#### SOURCE MATERIAL

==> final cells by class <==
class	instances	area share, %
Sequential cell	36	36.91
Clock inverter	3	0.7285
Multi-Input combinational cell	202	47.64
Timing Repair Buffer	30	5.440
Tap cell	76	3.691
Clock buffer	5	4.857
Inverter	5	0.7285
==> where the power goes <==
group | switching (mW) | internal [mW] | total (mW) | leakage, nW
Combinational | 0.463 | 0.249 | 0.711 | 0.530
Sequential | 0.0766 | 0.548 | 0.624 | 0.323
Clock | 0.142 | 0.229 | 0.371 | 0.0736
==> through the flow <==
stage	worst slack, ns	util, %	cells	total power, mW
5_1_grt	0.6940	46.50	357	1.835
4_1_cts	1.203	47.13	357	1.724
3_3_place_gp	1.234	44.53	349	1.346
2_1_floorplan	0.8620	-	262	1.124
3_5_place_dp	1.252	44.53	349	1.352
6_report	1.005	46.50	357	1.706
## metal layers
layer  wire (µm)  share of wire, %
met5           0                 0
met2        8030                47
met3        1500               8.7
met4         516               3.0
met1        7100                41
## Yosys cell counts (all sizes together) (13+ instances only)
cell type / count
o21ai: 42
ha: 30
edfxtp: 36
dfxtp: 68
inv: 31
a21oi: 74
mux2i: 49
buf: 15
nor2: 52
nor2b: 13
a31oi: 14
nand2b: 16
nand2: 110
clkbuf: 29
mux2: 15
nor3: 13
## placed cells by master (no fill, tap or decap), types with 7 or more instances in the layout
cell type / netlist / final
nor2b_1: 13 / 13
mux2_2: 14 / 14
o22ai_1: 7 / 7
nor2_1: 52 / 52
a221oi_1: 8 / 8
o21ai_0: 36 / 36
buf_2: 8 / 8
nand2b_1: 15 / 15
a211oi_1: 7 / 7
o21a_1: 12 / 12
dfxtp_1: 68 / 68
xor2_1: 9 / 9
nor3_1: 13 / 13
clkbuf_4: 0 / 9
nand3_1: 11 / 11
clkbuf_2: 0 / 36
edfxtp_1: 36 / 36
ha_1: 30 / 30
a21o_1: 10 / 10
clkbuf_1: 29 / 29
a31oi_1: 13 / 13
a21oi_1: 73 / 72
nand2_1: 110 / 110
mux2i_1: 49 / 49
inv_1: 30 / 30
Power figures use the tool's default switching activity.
[config.mk]
export PLATFORM = sky130hd
export DESIGN_NAME = cpvp_div
export DESIGN_NICKNAME = d
export VERILOG_FILES = /design/src/rtl/cpvp_pkg.sv /design/src/rtl/cpvp_div.sv
export SDC_FILE = /design/constraint.sdc
export NUM_CORES = 1
export LEC_CHECK = 0
export ABC_AREA = 1
export ABC_CLOCK_PERIOD_IN_PS = 4700
export BUFFER_PORTS_ARGS = -buffer_cell sky130_fd_sc_hd__clkbuf_2
export CORE_ASPECT_RATIO = 1.75
export CORE_MARGIN = 4
export CORE_UTILIZATION = 35
export CTS_BUF_LIST = sky130_fd_sc_hd__clkbuf_8
export DETAILED_ROUTE_END_ITERATION = 8
export GPL_TIMING_DRIVEN = 0
export SYNTH_ARGS = -nofsm -noshare
export SYNTH_HDL_FRONTEND = slang
export SYNTH_SLANG_ARGS = --single-unit
[constraint.sdc]
create_clock -name clk_i -period 4.7 [get_ports clk_i]
set_input_delay 0.94 -clock clk_i [delete_from_list [all_inputs] [get_ports clk_i]]
set_output_delay 0.94 -clock clk_i [all_outputs]
set_load 0.05 [all_outputs]
[src/rtl/cpvp_pkg.sv]
package cpvp_pkg;

  localparam int unsigned ProdW = 82;

  // Noise constants and fixed-point ones
  localparam logic [40:0] KfQn     = 41'd13207024;
  localparam logic [41:0] KfRn     = 42'd17976148175;
  localparam logic [30:0] One30    = 31'd1073741824;
  localparam logic [39:0] CovReset = 40'd32212254720;
  localparam logic signed [47:0] EstReset = 48'sd65536;
  localparam logic signed [14:0] SpikeLimit = 15'sd3000;

  localparam logic signed [47:0] Max48 = 48'sh7FFF_FFFF_FFFF;
  localparam logic signed [47:0] Min48 = 48'sh8000_0000_0000;
  localparam logic [81:0] Lim47 = 82'd140737488355328;

  // Register indexes
  localparam logic [3:0] RegPosKp = 4'd0;
  localparam logic [3:0] RegPosKi = 4'd1;
  localparam logic [3:0] RegPosKd = 4'd2;
  localparam logic [3:0] RegVelKp = 4'd3;
  localparam logic [3:0] RegVelKi = 4'd4;
  localparam logic [3:0] RegVelKd = 4'd5;
  localparam logic [3:0] RegCurUp = 4'd6;
  localparam logic [3:0] RegCurLo = 4'd7;

  typedef struct packed {
    logic               start;
    logic signed [48:0] a;
    logic signed [32:0] b;
  } mul_req_t;

  typedef struct packed {
    logic              done;
    logic              neg;
    logic [ProdW-1:0]  prod;
  } mul_rsp_t;

  function automatic logic signed [47:0] sat48(input logic signed [51:0] v);
    logic signed [47:0] r;
    if (v > 52'(Max48)) r = Max48;
    else if (v < 52'(Min48)) r = Min48;
    else r = v[47:0];
    return r;
  endfunction

  // Shift product magnitude, truncate toward zero, saturate to 48 bits
  function automatic logic signed [47:0] mul_fin(input logic [ProdW-1:0] prod,
                                                 input logic neg, input logic sh30);
    logic [ProdW-1:0] shv;
    logic [ProdW-1:0] mag;
    logic signed [47:0] r;
    shv = sh30 ? (prod >> 30) : (prod >> 16);
    mag = (shv > Lim47) ? Lim47 : shv;
    if (neg) r = 48'(-$signed({1'b0, mag[47:0]}));
    else if (mag > Lim47 - 82'd1) r = Max48;
    else r = $signed(mag[47:0]);
    return r;
  endfunction

endpackage
`config.mk`:
```
export PLATFORM = sky130hd
export DESIGN_NAME = dkt_ctrl
export DESIGN_NICKNAME = d
export VERILOG_FILES = /design/src/rtl/core/dkt_pkg.sv /design/src/rtl/core/dkt_ctrl.sv
export SDC_FILE = /design/constraint.sdc
export NUM_CORES = 1
export LEC_CHECK = 0
export ABC_CLOCK_PERIOD_IN_PS = 1750
export BUFFER_PORTS_ARGS = -buffer_cell sky130_fd_sc_hd__buf_2
export CORE_AREA = 3 3 40 42
export CTS_BUF_LIST = sky130_fd_sc_hd__clkbuf_8
export DETAILED_ROUTE_END_ITERATION = 8
export DIE_AREA = 0 0 43 45
export GPL_TIMING_DRIVEN = 1
export PLACE_DENSITY_LB_ADDON = 0.15
export SLEW_MARGIN = 20
export SYNTH_ARGS = -nofsm -noshare
export SYNTH_HDL_FRONTEND = slang
export SYNTH_SLANG_ARGS = --single-unit
```
`constraint.sdc`:
```
create_clock -name clk -period 1.75 [get_ports clk]
set_input_delay 0.2625 -clock clk [delete_from_list [all_inputs] [get_ports clk]]
set_output_delay 0.2625 -clock clk [all_outputs]
set_load 0.01 [all_outputs]
```
`src/rtl/core/dkt_pkg.sv`:
```
// ----------------------------------------------------------------------------
// dkt_pkg
// Shared sizes, codes and control bundles for the dense key table.
// ----------------------------------------------------------------------------
package dkt_pkg;

  localparam int CAPACITY  = 64;
  localparam int KEY_LIMIT = 1024;

  localparam int KEY_W  = $clog2(KEY_LIMIT);
  localparam int SLOT_W = $clog2(CAPACITY);
  localparam int OCC_W  = $clog2(CAPACITY + 1);
  localparam int IDX_W  = 1 + SLOT_W;
  localparam int EVT_W  = 16;
  localparam int POS_W  = 6;
  localparam int OP_W   = 2;
  localparam int STAT_W = 2;

  localparam int IN_W     = KEY_W + EVT_W + POS_W;
  localparam int S_DATA_W = ((IN_W + 7) / 8) * 8;
  localparam int OUT_W    = 1 + KEY_W + EVT_W + OCC_W + STAT_W;
  localparam int M_DATA_W = ((OUT_W + 7) / 8) * 8;

  typedef enum logic [OP_W-1:0] {
    OP_ADD      = 2'd0,
    OP_REMOVE   = 2'd1,
    OP_CONTAINS = 2'd2,
    OP_READ     = 2'd3
  } op_t;

  typedef enum logic [STAT_W-1:0] {
    ST_OK      = 2'd0,
    ST_POS_OOR = 2'd1,
    ST_FULL    = 2'd2,
    ST_KEY_OOR = 2'd3
  } status_t;

  typedef enum logic [2:0] {
    S_CLEAR,
    S_IDLE,
    S_LOOKUP,
    S_UPDATE,
    S_UNLINK,
    S_RESULT
  } state_t;

  typedef struct packed {
    logic clear;
    logic load;
    logic res_load;
    logic append;
    logic move;
    logic fetch;
    logic merge;
    logic unlink;
    logic out_load;
  } ctrl_cmd_t;

  typedef struct packed {
    op_t  op;
    logic key_oor;
    logic present;
    logic full;
    logic slot_last;
    logic clear_last;
    logic out_free;
  } ctrl_stat_t;

endpackage

```
`src/rtl/core/dkt_ctrl.sv`:
```
// ----------------------------------------------------------------------------
// dkt_ctrl
// Command sequencer: index clear sweep, lookup, update, unlink, result.
// ----------------------------------------------------------------------------
module dkt_ctrl (
  input  logic                 clk,
  input  logic                 rst,
  input  logic                 s_axis_tvalid,
  output logic                 s_axis_tready,
  input  dkt_pkg::ctrl_stat_t  stat,
  output dkt_pkg::ctrl_cmd_t   cmd
);

  dkt_pkg::state_t state;
  dkt_pkg::state_t state_next;
  logic            live;

  assign live = !stat.key_oor;

  always_ff @(posedge clk) begin
    if (rst) begin
      state <= dkt_pkg::S_CLEAR;
    end else begin
      state <= state_next;
    end
  end

  always_comb begin
    state_next = state;
    unique case (state)
      dkt_pkg::S_CLEAR: begin
        if (stat.clear_last) state_next = dkt_pkg::S_IDLE;
      end
      dkt_pkg::S_IDLE: begin
        if (s_axis_tvalid) state_next = dkt_pkg::S_LOOKUP;
      end
      dkt_pkg::S_LOOKUP: begin
        if (stat.op == dkt_pkg::OP_ADD && live && stat.present) begin
          state_next = dkt_pkg::S_UPDATE;
        end else if (stat.op == dkt_pkg::OP_REMOVE && live && stat.present) begin
          state_next = dkt_pkg::S_UNLINK;
        end else begin
          state_next = dkt_pkg::S_RESULT;
        end
      end
      dkt_pkg::S_UPDATE: state_next = dkt_pkg::S_RESULT;
      dkt_pkg::S_UNLINK: state_next = dkt_pkg::S_RESULT;
      dkt_pkg::S_RESULT: begin
        if (stat.out_free) state_next = dkt_pkg::S_IDLE;
      end
      default: state_next = dkt_pkg::S_CLEAR;
    endcase
  end

  always_comb begin
    cmd           = '0;
    s_axis_tready = 1'b0;
    unique case (state)
      dkt_pkg::S_CLEAR: cmd.clear = 1'b1;
      dkt_pkg::S_IDLE: begin
        s_axis_tready = 1'b1;
        cmd.load      = s_axis_tvalid;
      end
      dkt_pkg::S_LOOKUP: begin
        cmd.res_load = 1'b1;
        cmd.append   = stat.op == dkt_pkg::OP_ADD && live && !stat.present && !stat.full;
        cmd.fetch    = stat.op == dkt_pkg::OP_ADD && live && stat.present;
        cmd.move     = stat.op == dkt_pkg::OP_REMOVE && live && stat.present &&
                       !stat.slot_last;
      end
      dkt_pkg::S_UPDATE: cmd.merge  = 1'b1;
      dkt_pkg::S_UNLINK: cmd.unlink = 1'b1;
      dkt_pkg::S_RESULT: cmd.out_load = stat.out_free;
      default: cmd = '0;
    endcase
  end

endmodule

```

#### EXERCISE INSTRUCTIONS
Nothing beyond the line that contains "inv_1: 30 / 30" belongs in the answer; reproduce the entries exactly from their first line through it.

#### TASK OUTPUT
==> final cells by class <==
class	instances	area share, %
Sequential cell	36	36.91
Clock inverter	3	0.7285
Multi-Input combinational cell	202	47.64
Timing Repair Buffer	30	5.440
Tap cell	76	3.691
Clock buffer	5	4.857
Inverter	5	0.7285
==> where the power goes <==
group | switching (mW) | internal [mW] | total (mW) | leakage, nW
Combinational | 0.463 | 0.249 | 0.711 | 0.530
Sequential | 0.0766 | 0.548 | 0.624 | 0.323
Clock | 0.142 | 0.229 | 0.371 | 0.0736
==> through the flow <==
stage	worst slack, ns	util, %	cells	total power, mW
5_1_grt	0.6940	46.50	357	1.835
4_1_cts	1.203	47.13	357	1.724
3_3_place_gp	1.234	44.53	349	1.346
2_1_floorplan	0.8620	-	262	1.124
3_5_place_dp	1.252	44.53	349	1.352
6_report	1.005	46.50	357	1.706
## metal layers
layer  wire (µm)  share of wire, %
met5           0                 0
met2        8030                47
met3        1500               8.7
met4         516               3.0
met1        7100                41
## Yosys cell counts (all sizes together) (13+ instances only)
cell type / count
o21ai: 42
ha: 30
edfxtp: 36
dfxtp: 68
inv: 31
a21oi: 74
mux2i: 49
buf: 15
nor2: 52
nor2b: 13
a31oi: 14
nand2b: 16
nand2: 110
clkbuf: 29
mux2: 15
nor3: 13
## placed cells by master (no fill, tap or decap), types with 7 or more instances in the layout
cell type / netlist / final
nor2b_1: 13 / 13
mux2_2: 14 / 14
o22ai_1: 7 / 7
nor2_1: 52 / 52
a221oi_1: 8 / 8
o21ai_0: 36 / 36
buf_2: 8 / 8
nand2b_1: 15 / 15
a211oi_1: 7 / 7
o21a_1: 12 / 12
dfxtp_1: 68 / 68
xor2_1: 9 / 9
nor3_1: 13 / 13
clkbuf_4: 0 / 9
nand3_1: 11 / 11
clkbuf_2: 0 / 36
edfxtp_1: 36 / 36
ha_1: 30 / 30
a21o_1: 10 / 10
clkbuf_1: 29 / 29
a31oi_1: 13 / 13
a21oi_1: 73 / 72
nand2_1: 110 / 110
mux2i_1: 49 / 49
inv_1: 30 / 30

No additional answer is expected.